The genotype main effect was evaluated, and the values expressed are the LSmeans±SE of the combined genotype values regardless of sex. Values within a row with the same superscript letter are not significantly different. Differences were considered significant at p≤0.05

Femoral biomechanics

To evaluate bone biomechanical integrity, femora from Wt, +/mstn, +/mstn +/oim, and +/oim mice were analyzed by torsional loading to failure [21]. The torsional ultimate strength (Tmax), a whole bone property measuring the maximum force required to break the bone, of +/mstn +/oim femora displayed a 25 % improvement relative to +/oim femora although the improvement did not reach significance (Fig. 1C). The decreased levels of myostatin in the +/mstn +/oim mouse improved the tensile strength, a measure of the bone material, by 22 %, and although the difference did not reach significance, the improvement increased +/mstn +/oim tensile strength to that of Wt femora (Fig. 1D).
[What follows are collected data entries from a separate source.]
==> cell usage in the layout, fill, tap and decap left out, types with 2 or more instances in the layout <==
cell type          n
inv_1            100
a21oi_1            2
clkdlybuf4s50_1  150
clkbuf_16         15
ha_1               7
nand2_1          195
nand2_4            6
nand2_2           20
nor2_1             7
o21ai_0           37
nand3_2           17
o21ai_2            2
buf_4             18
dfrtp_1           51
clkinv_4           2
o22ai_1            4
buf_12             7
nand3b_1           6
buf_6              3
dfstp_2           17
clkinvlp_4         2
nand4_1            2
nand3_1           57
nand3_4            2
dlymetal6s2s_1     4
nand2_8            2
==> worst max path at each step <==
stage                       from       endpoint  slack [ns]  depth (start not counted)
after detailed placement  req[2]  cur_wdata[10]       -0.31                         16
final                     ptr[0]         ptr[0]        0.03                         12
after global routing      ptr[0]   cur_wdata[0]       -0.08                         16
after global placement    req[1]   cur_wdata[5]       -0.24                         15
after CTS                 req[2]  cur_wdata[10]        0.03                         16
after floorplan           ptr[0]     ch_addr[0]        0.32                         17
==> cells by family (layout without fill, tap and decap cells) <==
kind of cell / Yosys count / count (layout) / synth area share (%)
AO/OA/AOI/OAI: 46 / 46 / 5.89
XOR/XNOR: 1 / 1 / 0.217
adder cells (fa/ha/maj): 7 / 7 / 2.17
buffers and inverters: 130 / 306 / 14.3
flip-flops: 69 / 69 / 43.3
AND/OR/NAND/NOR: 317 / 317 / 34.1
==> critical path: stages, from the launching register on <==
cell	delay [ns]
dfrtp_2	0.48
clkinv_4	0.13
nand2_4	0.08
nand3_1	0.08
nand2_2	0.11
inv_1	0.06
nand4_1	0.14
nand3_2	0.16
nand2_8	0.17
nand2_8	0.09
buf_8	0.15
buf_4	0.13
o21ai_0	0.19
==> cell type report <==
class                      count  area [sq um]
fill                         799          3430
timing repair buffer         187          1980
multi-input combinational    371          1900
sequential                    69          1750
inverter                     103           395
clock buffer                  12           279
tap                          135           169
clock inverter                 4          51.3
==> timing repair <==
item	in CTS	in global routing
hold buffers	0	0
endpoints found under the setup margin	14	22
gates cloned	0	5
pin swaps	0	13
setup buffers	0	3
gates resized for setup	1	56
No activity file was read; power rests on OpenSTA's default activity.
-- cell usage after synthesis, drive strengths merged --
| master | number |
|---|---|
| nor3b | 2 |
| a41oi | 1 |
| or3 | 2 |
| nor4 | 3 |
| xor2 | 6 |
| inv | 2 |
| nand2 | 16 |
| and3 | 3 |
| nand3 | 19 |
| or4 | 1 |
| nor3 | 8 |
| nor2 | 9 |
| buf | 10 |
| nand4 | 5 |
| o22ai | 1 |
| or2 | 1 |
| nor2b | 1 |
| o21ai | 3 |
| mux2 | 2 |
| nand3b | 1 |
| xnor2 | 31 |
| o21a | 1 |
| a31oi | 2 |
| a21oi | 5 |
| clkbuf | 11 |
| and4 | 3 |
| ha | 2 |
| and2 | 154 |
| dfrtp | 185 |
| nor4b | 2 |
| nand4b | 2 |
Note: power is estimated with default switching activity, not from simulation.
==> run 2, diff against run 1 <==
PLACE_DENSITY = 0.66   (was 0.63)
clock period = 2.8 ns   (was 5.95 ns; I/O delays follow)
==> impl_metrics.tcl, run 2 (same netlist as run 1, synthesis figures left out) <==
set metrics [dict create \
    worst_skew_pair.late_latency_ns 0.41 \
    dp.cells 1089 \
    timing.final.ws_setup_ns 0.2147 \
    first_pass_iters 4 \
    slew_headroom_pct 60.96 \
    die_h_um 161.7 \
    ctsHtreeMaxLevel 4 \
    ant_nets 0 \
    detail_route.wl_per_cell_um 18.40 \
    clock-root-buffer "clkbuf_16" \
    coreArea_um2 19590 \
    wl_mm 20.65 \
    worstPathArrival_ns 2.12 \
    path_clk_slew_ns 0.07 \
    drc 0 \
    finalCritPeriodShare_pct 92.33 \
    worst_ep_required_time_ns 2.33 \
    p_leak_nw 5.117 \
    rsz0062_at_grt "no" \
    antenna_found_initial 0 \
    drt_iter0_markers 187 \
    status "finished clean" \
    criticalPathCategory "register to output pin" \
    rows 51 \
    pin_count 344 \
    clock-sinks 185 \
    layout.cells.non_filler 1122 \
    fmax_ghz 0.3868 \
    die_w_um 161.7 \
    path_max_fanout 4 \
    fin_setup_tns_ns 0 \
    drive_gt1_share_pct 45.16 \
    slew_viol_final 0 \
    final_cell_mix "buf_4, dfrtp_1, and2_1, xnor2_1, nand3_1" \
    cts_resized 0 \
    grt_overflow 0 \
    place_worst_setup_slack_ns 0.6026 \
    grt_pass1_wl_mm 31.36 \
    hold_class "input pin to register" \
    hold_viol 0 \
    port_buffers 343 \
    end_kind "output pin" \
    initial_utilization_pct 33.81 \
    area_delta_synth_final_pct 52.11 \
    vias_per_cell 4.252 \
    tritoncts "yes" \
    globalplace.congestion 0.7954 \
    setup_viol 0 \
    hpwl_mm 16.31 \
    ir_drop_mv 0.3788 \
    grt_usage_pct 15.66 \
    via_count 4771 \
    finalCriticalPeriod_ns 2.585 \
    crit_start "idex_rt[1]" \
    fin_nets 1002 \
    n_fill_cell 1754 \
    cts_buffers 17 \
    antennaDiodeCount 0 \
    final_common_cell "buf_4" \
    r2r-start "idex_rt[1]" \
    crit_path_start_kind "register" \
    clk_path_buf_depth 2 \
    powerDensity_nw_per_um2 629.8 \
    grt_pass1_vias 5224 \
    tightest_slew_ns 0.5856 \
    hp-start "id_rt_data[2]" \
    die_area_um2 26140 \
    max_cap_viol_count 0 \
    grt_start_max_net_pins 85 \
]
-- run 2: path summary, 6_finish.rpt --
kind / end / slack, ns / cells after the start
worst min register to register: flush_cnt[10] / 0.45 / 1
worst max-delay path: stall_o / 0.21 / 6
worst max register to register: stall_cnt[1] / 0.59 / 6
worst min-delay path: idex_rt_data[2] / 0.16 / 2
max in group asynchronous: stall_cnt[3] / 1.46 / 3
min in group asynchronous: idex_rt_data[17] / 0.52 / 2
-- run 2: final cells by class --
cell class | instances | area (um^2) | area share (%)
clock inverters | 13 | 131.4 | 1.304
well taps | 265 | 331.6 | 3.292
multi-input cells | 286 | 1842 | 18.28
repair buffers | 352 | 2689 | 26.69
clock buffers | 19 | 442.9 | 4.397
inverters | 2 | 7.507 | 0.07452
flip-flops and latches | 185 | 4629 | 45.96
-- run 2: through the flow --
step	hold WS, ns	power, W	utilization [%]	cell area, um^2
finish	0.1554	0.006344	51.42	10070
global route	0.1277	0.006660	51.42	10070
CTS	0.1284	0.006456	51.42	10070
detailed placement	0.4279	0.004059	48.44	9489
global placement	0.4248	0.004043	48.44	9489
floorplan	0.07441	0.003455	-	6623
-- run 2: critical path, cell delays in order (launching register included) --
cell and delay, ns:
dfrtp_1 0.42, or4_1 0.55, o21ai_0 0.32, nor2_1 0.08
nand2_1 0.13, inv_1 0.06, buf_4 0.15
[src/rtl/neuron_ram_burst_reader.sv]
// neuron_ram_burst_reader: burst read engine from the weight RAM read port to a valid/ready stream.
// Optional running checksum of streamed bytes when NEURON_READER_CHECKSUM_EN is defined.
module neuron_ram_burst_reader #(
  parameter int DATA_W     = 8,
  parameter int ADDR_W     = 8,
  parameter int FIFO_DEPTH = 2
) (
  input  logic              clk,
  input  logic              rst_n,
  input  logic              start,
  input  logic [ADDR_W-1:0] base_addr,
  input  logic [ADDR_W:0]   length,
  output logic              busy,
  output logic              done,
  output logic [ADDR_W-1:0] ram_read_address,
  output logic              ram_oe,
  input  logic [DATA_W-1:0] ram_read_data,
  output logic [DATA_W-1:0] m_data,
  output logic              m_valid,
  input  logic              m_ready,
  output logic              m_last
`ifdef NEURON_READER_CHECKSUM_EN
  ,
  output logic [DATA_W+ADDR_W-1:0] checksum
`endif
);
  localparam int PW = $clog2(FIFO_DEPTH);
  localparam int CW = PW + 1;
  typedef enum logic [1:0] {IDLE, READ, DRAIN} state_t;
  state_t state, state_n;
  logic [ADDR_W:0] remaining;
  logic [ADDR_W-1:0] next_addr, last_addr;
  logic pend, pend_last, issue, pop, accept, fin, last_issue;
  logic [DATA_W-1:0] mem_d [FIFO_DEPTH];
  logic mem_l [FIFO_DEPTH];
  logic [PW-1:0] wp, rp;
  logic [CW-1:0] count;
  assign busy = state != IDLE;
  assign accept = start && state == IDLE;
  assign m_valid = count != '0;
  assign m_data = mem_d[rp];
  assign m_last = m_valid && mem_l[rp];
  assign pop = m_valid && m_ready;
  assign fin = pop && m_last;
  // Credit counts the word leaving this cycle so a full pipeline sustains one word per cycle.
  assign issue = state == READ && (count + CW'(pend) - CW'(pop)) < CW'(FIFO_DEPTH);
  assign last_issue = issue && remaining == (ADDR_W+1)'(1);
  assign ram_oe = issue;
  assign ram_read_address = issue ? next_addr : last_addr;
  always_comb begin
    state_n = state;
    if (state == IDLE && start && length != '0) state_n = READ;
    if (state == READ && last_issue) state_n = DRAIN;
    if (state == DRAIN && fin) state_n = IDLE;
  end
  always_ff @(posedge clk or negedge rst_n) begin
    if (!rst_n) begin
      state <= IDLE;
      done <= 1'b0;
      remaining <= '0;
      next_addr <= '0;
      last_addr <= '0;
      pend <= 1'b0;
      pend_last <= 1'b0;
      wp <= '0;
      rp <= '0;
      count <= '0;
      for (int i = 0; i < FIFO_DEPTH; i++) begin
        mem_d[i] <= '0;
        mem_l[i] <= 1'b0;
      end
    end else begin
      state <= state_n;
      done <= (accept && length == '0) || fin;
      if (accept) begin
        next_addr <= base_addr;
        remaining <= length;
      end else if (issue) begin
        next_addr <= next_addr + ADDR_W'(1);
        last_addr <= next_addr;
        remaining <= remaining - (ADDR_W+1)'(1);
      end
      pend <= issue;
      pend_last <= last_issue;
      if (pend) begin
        mem_d[wp] <= ram_read_data;
        mem_l[wp] <= pend_last;
        wp <= wp + PW'(1);
      end
      if (pop) rp <= rp + PW'(1);
      count <= count + CW'(pend) - CW'(pop);
    end
  end
`ifdef NEURON_READER_CHECKSUM_EN
  always_ff @(posedge clk or negedge rst_n) begin
    if (!rst_n) checksum <= '0;
    else if (accept) checksum <= '0;
    else if (pop) checksum <= checksum + (DATA_W+ADDR_W)'(m_data);
  end
`endif
endmodule
===== src/rtl/shifter_pkg.sv =====
// Shared definitions for the pipelined barrel shifter: mode encodings and the
// per-stage record carried down the pipeline.
package shifter_pkg;

   localparam logic [1:0] MODE_SLL = 2'b00;
   localparam logic [1:0] MODE_SRL = 2'b01;
   localparam logic [1:0] MODE_SRA = 2'b10;
   localparam logic [1:0] MODE_ROL = 2'b11;

   // Stage record sized for the largest configuration; narrower instances use
   // the low bits of each field (tags wider than MAX_TAG_W are not supported).
   localparam int unsigned MAX_WIDTH = 64;
   localparam int unsigned MAX_SHW   = 6;
   localparam int unsigned MAX_TAG_W = 16;

   typedef struct packed {
      logic [MAX_WIDTH-1:0] data;
      logic [MAX_SHW-1:0]   amt;
      logic [1:0]           mode;
      logic                 sign;
      logic [MAX_TAG_W-1:0] tag;
   } stage_t;

endpackage


===== src/rtl/shifter_level.sv =====
// One combinational barrel-shifter level: shifts by DIST when enabled,
// otherwise passes data through.
module shifter_level
   import shifter_pkg::*;
#(
   parameter int unsigned WIDTH = 32,
   parameter int unsigned DIST  = 1
) (
   input  logic [WIDTH-1:0] data_i,
   input  logic             enable_i,
   input  logic [1:0]       mode_i,
   input  logic             sign_i,
   output logic [WIDTH-1:0] data_c
);

   logic [WIDTH-1:0] fill_c;

   // SRA fills with the operand's original MSB, not the current level's MSB.
   always_comb begin
      fill_c = {WIDTH{sign_i}} << (WIDTH - DIST);
      data_c = data_i;
      if (enable_i) begin
         case (mode_i)
            MODE_SLL: data_c = data_i << DIST;
            MODE_SRL: data_c = data_i >> DIST;
            MODE_SRA: data_c = (data_i >> DIST) | fill_c;
            default:  data_c = (data_i << DIST) | (data_i >> (WIDTH - DIST));
         endcase
      end
   end

endmodule


===== src/rtl/pipelined_shifter.sv =====
// Pipelined barrel shifter (SLL/SRL/SRA/ROL) with a register after every
// LVL_PER_STG levels and a single global advance enable for backpressure.
module pipelined_shifter
   import shifter_pkg::*;
#(
   parameter  int unsigned WIDTH       = 32,
   parameter  int unsigned LVL_PER_STG = 1,
   parameter  int unsigned TAG_W       = 4,
   localparam int unsigned SHW         = $clog2(WIDTH)
) (
   input  logic             clk,
   input  logic             rst_n,
   input  logic             inValid,
   output logic             inReady,
   input  logic [WIDTH-1:0] dataA,
   input  logic [SHW-1:0]   dataB,
   input  logic [1:0]       mode,
   input  logic [TAG_W-1:0] inTag,
   output logic             outValid,
   input  logic             outReady,
   output logic [WIDTH-1:0] dataOut,
   output logic [TAG_W-1:0] outTag
);

   localparam int unsigned NSTG = SHW / LVL_PER_STG;

   logic                        adv_c;
   logic [NSTG-1:0]             vld_d;
   logic [NSTG-1:0]             vld_q;
   stage_t                      src_c [NSTG];
   stage_t                      st_d  [NSTG];
   stage_t                      st_q  [NSTG];
   logic [NSTG-1:0][WIDTH-1:0]  grp_out_c;
   logic                        unused_bits_c;

   assign adv_c   = !vld_q[NSTG-1] || outReady;
   assign inReady = adv_c;

   // Source record feeding each stage's group of levels.
   always_comb begin
      src_c[0]      = '0;
      src_c[0].data = MAX_WIDTH'(dataA);
      src_c[0].amt  = MAX_SHW'(dataB);
      src_c[0].mode = mode;
      src_c[0].sign = dataA[WIDTH-1];
      src_c[0].tag  = MAX_TAG_W'(inTag);
      vld_d[0]      = inValid;
      for (int g = 1; g < NSTG; g++) begin
         src_c[g] = st_q[g-1];
         vld_d[g] = vld_q[g-1];
      end
   end

   for (genvar k = 0; k < SHW; k++) begin : g_lvl
      localparam int unsigned GRP = k / LVL_PER_STG;
      logic [WIDTH-1:0] din_c;
      logic [WIDTH-1:0] dout_c;

      if (k % LVL_PER_STG == 0) begin : g_head
         assign din_c = WIDTH'(src_c[GRP].data);
      end else begin : g_chain
         assign din_c = g_lvl[k-1].dout_c;
      end

      shifter_level #(
         .WIDTH (WIDTH),
         .DIST  (1 << k)
      ) u_level (
         .data_i   (din_c),
         .enable_i (src_c[GRP].amt[k]),
         .mode_i   (src_c[GRP].mode),
         .sign_i   (src_c[GRP].sign),
         .data_c   (dout_c)
      );
   end

   for (genvar g = 0; g < NSTG; g++) begin : g_grp
      assign grp_out_c[g] = g_lvl[(g + 1) * LVL_PER_STG - 1].dout_c;
   end

   always_comb begin
      for (int g = 0; g < NSTG; g++) begin
         st_d[g]      = src_c[g];
         st_d[g].data = MAX_WIDTH'(grp_out_c[g]);
      end
   end

   // Only valid bits and the output stage are reset; inner data may hold junk.
   always_ff @(posedge clk) begin
      if (!rst_n) begin
         vld_q        <= '0;
         st_q[NSTG-1] <= '0;
      end else if (adv_c) begin
         vld_q <= vld_d;
         for (int g = 0; g < NSTG; g++) begin
            st_q[g] <= st_d[g];
         end
      end
   end

   assign outValid = vld_q[NSTG-1];
   assign dataOut  = WIDTH'(st_q[NSTG-1].data);
   assign outTag   = TAG_W'(st_q[NSTG-1].tag);

   // Control fields and padding of the output record are not consumed.
   assign unused_bits_c = ^st_q[NSTG-1];

endmodule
The whole bone parameter, energy to failure had increased 63 % in the +/mstn +/oim compared to +/oim mouse femora and was now equivalent to both Wt and+/mstn femora (Fig. 1E), further suggesting that myostatin deficiency in the +/mstn +/oim enabled the bone to absorb more energy before fracturing. The femoral stiffness of +/mstn +/oim and +/oim mice was equivalent (Fig. 1F), and the shear modulus of elasticity of the femora, the measure of the stiffness of the bone material, was equivalent among femora from all genotypes examined (Fig. 1G).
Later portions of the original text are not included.